Si aislamos los diez países más violentos de la región (donde se ubican, en cualquier caso, la totalidad de estas cuarenta y dos ciudades) y nos centramos en los de mayor envergadura, los niveles venezolanos destacan por encima de todos los demás. Mientras los puntos más negros de América Central (El Salvador, Honduras y, en menor medida, Guatemala) han reducido paulatinamente sus tasas, Venezuela se mantiene en volúmenes estratosféricos. El Observatorio Venezolano de la Violencia, organización crítica con el régimen, estima que uno de cada tres homicidios fueron cometidos por las fuerzas de seguridad (un 50% más que el año anterior). Eso quiere decir que, aún deduciendo ese ingente volumen de muertes del total, Venezuela seguiría estando a la cabeza de la región. En otras palabras: no solo (ni sobre todo) mata la represión.

Las economías ilegales en general, y el narcotráfico en particular, constituyen el principal motor de la violencia en Latinoamérica. En esto, no solo Venezuela no es una excepción, sino que su territorio se ha ido convirtiendo en tierra fértil para grupos de todo tipo.

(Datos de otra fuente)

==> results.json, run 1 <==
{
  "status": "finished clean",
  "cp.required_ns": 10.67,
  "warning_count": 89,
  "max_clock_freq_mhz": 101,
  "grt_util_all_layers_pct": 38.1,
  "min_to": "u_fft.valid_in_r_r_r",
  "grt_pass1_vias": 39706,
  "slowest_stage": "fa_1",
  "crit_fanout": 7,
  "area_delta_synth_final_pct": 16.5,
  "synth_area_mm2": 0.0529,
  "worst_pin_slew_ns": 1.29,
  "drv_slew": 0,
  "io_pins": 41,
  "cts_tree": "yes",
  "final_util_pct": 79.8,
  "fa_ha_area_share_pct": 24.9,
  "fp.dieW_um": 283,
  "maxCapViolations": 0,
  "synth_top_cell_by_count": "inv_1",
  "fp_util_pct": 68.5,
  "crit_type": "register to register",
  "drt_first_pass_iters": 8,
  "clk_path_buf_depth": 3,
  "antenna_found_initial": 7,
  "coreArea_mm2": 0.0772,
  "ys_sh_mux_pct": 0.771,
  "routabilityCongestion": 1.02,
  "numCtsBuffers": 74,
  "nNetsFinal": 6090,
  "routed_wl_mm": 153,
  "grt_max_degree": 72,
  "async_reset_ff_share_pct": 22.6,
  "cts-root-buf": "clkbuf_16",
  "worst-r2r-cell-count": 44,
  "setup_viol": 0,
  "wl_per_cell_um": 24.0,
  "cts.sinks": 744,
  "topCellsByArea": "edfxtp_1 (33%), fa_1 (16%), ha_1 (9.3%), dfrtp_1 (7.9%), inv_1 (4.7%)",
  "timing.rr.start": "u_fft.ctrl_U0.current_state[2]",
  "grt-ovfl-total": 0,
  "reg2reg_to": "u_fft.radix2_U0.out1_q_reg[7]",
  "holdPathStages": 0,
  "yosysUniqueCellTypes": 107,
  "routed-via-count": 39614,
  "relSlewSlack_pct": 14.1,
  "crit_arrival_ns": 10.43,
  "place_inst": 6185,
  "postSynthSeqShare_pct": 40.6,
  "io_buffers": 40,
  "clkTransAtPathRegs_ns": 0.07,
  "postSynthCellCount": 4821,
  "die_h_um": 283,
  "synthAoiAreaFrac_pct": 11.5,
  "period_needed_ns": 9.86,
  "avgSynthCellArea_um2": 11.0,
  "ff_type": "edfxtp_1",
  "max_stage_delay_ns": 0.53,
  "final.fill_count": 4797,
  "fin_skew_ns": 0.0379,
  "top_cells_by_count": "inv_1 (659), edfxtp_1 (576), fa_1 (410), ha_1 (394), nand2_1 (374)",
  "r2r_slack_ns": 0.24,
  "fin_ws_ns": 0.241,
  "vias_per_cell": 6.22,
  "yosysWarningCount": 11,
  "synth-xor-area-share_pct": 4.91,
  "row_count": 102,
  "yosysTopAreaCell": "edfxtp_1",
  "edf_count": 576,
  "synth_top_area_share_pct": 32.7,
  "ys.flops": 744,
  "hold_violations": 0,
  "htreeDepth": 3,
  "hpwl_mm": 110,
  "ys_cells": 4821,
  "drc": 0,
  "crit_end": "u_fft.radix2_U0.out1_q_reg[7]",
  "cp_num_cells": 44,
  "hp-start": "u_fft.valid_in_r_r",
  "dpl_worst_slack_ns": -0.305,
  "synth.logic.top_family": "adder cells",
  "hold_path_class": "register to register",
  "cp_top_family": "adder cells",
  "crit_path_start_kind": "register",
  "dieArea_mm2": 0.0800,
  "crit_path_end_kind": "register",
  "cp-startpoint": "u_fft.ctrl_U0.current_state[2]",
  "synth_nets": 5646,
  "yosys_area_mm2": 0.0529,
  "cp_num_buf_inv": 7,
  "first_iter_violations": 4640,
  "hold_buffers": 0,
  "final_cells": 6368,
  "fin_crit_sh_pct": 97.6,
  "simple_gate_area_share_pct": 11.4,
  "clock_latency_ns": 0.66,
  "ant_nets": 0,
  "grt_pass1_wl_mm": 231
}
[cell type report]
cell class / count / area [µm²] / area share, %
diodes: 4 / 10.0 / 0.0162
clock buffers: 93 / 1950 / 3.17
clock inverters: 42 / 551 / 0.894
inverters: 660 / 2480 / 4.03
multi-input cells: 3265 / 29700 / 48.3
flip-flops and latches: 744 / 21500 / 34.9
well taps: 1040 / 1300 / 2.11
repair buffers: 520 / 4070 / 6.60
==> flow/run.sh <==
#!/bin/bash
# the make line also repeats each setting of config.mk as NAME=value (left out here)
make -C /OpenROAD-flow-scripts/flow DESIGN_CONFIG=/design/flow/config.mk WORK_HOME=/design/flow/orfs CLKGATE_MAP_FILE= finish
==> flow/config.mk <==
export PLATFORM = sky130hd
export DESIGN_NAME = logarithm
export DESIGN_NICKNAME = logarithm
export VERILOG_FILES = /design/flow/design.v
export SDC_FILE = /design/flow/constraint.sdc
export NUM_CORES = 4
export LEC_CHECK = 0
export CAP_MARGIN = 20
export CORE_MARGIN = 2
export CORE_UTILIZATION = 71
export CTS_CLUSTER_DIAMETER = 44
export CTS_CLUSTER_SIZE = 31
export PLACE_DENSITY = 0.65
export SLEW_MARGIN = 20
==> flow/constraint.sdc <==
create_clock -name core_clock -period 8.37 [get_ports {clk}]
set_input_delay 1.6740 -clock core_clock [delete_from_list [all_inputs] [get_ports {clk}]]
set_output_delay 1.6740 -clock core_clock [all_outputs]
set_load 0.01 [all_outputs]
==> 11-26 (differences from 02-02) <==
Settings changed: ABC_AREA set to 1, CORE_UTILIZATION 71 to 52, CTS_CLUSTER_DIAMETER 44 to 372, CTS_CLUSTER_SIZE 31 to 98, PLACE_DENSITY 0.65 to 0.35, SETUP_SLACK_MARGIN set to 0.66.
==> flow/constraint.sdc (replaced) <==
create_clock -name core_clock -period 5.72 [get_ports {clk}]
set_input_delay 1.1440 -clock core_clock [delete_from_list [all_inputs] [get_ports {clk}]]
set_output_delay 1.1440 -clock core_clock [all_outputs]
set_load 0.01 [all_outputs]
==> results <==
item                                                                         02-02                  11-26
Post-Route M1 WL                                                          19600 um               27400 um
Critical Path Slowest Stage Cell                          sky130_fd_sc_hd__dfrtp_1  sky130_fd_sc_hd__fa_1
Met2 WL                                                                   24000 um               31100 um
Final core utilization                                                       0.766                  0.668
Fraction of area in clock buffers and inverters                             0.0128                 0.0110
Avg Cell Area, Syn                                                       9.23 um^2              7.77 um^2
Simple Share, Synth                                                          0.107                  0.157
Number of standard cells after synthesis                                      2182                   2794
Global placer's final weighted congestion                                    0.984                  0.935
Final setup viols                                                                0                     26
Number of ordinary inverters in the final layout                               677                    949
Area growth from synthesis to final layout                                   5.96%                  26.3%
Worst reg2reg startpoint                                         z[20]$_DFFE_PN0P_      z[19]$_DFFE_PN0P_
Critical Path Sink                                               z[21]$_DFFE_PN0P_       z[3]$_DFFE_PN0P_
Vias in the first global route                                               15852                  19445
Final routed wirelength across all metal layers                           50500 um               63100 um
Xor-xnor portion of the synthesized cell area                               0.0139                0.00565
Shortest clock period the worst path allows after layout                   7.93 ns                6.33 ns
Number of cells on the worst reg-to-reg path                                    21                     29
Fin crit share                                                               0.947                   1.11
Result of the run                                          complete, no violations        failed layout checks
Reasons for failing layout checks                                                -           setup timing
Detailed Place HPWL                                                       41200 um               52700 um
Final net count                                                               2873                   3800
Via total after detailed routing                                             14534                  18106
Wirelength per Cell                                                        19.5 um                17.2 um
===== flow/design.v =====
`timescale 1ns / 1ps
module fir_filter
#(
    parameter NUM_ELEMENTS = 7
)
(
    input clk,
    input rst,
    input [ 7 : 0 ] weight_data,
    input [ 2 : 0 ] weight_idx,
    input weight_valid,
    output weight_ready,
    input [ 7 : 0 ] input_data,
    input input_valid,
    output input_ready,
    output [ 15 : 0 ] output_data,
    input output_ready,
    output output_valid
);
    assign weight_ready = 1;
    assign input_ready = 1;
    assign output_valid = 1;
    reg [7:0] weights [NUM_ELEMENTS-1:0];
    reg [7:0] values [NUM_ELEMENTS-1:0];
    integer i;
    always@(posedge clk)begin
        if (rst)begin
            for (i = 0; i< NUM_ELEMENTS; i = i+1)
                weights[i] = 0;
        end else if (weight_valid)
            weights[weight_idx] = weight_data;
        for (i = NUM_ELEMENTS-1; i> 0; i=i-1)begin
            values[i] <= rst?0:values[i-1];
        end
        values[0] <= rst?0:input_data;
    end
    wire [15:0] intermediate_sums [NUM_ELEMENTS-1:0];
    assign output_data = intermediate_sums[NUM_ELEMENTS-1];  
    generate
        genvar j;
        for (j = 0; j<NUM_ELEMENTS; j=j+1)begin:summation
            assign intermediate_sums[j] = (j?intermediate_sums[j-1]:0) + values[j]*weights[j];
        end
    endgenerate
endmodule
==> flow/design.v <==
module PE_16( 
  input         clock, 
  input  [7:0]  io_in_a, 
  input  [7:0] io_in_b, 
  input  [15:0] io_in_d, 
  output [7:0]  io_out_a,
  output [7:0] io_out_b, 
  output [15:0] io_out_c,
  input         io_in_control_propagate, 
  output        io_out_control_propagate 
);
  wire [7:0] _T_36;    
  wire [7:0] _T_37;    
  wire [15:0] _T_38;   
  wire [15:0] _T_39;   
  wire [15:0] _GEN_20; 
  wire [15:0] _T_40; 
  wire [15:0] _T_41; 
  wire [15:0] _T_78; 
  wire [15:0] _T_79; 
  wire [15:0] _GEN_1; 
  wire [15:0] _GEN_13; 
  wire  _T_99; 
  wire [18:0] _GEN_25; 
  assign _T_36 = io_in_b;  
  assign _T_37 = $signed(_T_36);
  assign _T_38 = $signed(_T_37) * $signed(io_in_a); 
  assign _GEN_20 = _T_38; 
  assign _T_40 = $signed(_GEN_20) + $signed(_T_39); 
  assign _T_41 = $signed(_T_40); 
  assign io_out_a = io_in_a; 											
  assign io_out_b = io_in_b; 											
  assign io_out_control_propagate = io_in_control_propagate;			
double_buffer uutDB(.clock(clock),.io_in_control_propagate(io_in_control_propagate),.io_in_d(io_in_d),.io_in_c(_T_41),.c_fb(_T_39),.c_out(io_out_c)
    );
endmodule
== job 3982 ==
==> flow/design.v <==
module APB_master(input Transfer,               
                  input Wr_Rd,                  
                  input [4:0] Address,          
                  input [31:0] write_data,      
                  output reg [31:0] read_data,  
                  input PCLK,                   
                  input PRESETn,                
                  input PREADY,                 
                  input [31:0] PRDATA,          
                  input PSLVERR,                
                  output [4:0] PADDR,           
                  output PSELx,                 
                  output PENABLE,               
                  output PWRITE,                
                  output [31:0] PWDATA);        
    parameter IDLE = 2'b00, SETUP = 2'b01, ACCESS = 2'b10;
    (* fsm_encoding = "none" *) reg [1:0] ps;
    reg [1:0] ns;
    reg [4:0]  paddr_q;
    reg        pwrite_q;
    reg [31:0] pwdata_q;
    wire setup_open = PRESETn && Transfer && (ps == SETUP);
    always @(posedge PCLK) begin
        if (!PRESETn)
            ps <= IDLE;
        else
            ps <= ns;
    end
    always @(*) begin
        if (!PRESETn  || !Transfer)
            ns = IDLE;
        else
        begin
            case (ps)
                IDLE:    ns = SETUP;
                SETUP:   ns = PSLVERR ? IDLE : ACCESS;
                ACCESS:  ns = PSLVERR ? IDLE : (PREADY ? SETUP : ACCESS);
                default: ns = IDLE;
            endcase
        end
    end
    assign PSELx   = (ps == SETUP) || (ps == ACCESS);
    assign PENABLE = (ps == ACCESS);
    always @(posedge PCLK) begin
        if (setup_open) begin
            paddr_q  <= Address;
            pwrite_q <= Wr_Rd;
            if (Wr_Rd)
                pwdata_q <= write_data;
        end
    end
    assign PADDR  = setup_open ? Address : paddr_q;
    assign PWRITE = setup_open ? Wr_Rd   : pwrite_q;
    assign PWDATA = (setup_open && Wr_Rd) ? write_data : pwdata_q;
    always @(posedge PCLK) begin
        if (PRESETn && PSELx && PENABLE && PREADY && !PSLVERR && !PWRITE)
            read_data <= PRDATA;
    end
endmodule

Un estado descoyuntado con aparatos fácilmente corruptibles en busca de financiación (personal e institucional) constituyen el caldo de cultivo perfecto.

El problema va mucho más allá de Caracas, aunque ésta se mantiene desde hace años en los tres primeros puestos de la clasificación. Un informe publicado por International Crisis Group hace solo dos semanas expone cómo la mitad sur minera del país se ha convertido en un espacio de acción y conflicto sobre el oro en el que participa no solo el Estado venezolano y los mencionados grupos criminales, sino también la guerrilla colombiana del ELN. Así, no es de extrañar que urbes de la zona, como Ciudad Bolívar o Ciudad Guayana, se mantengan en el top diez de homicidios en el mundo entero.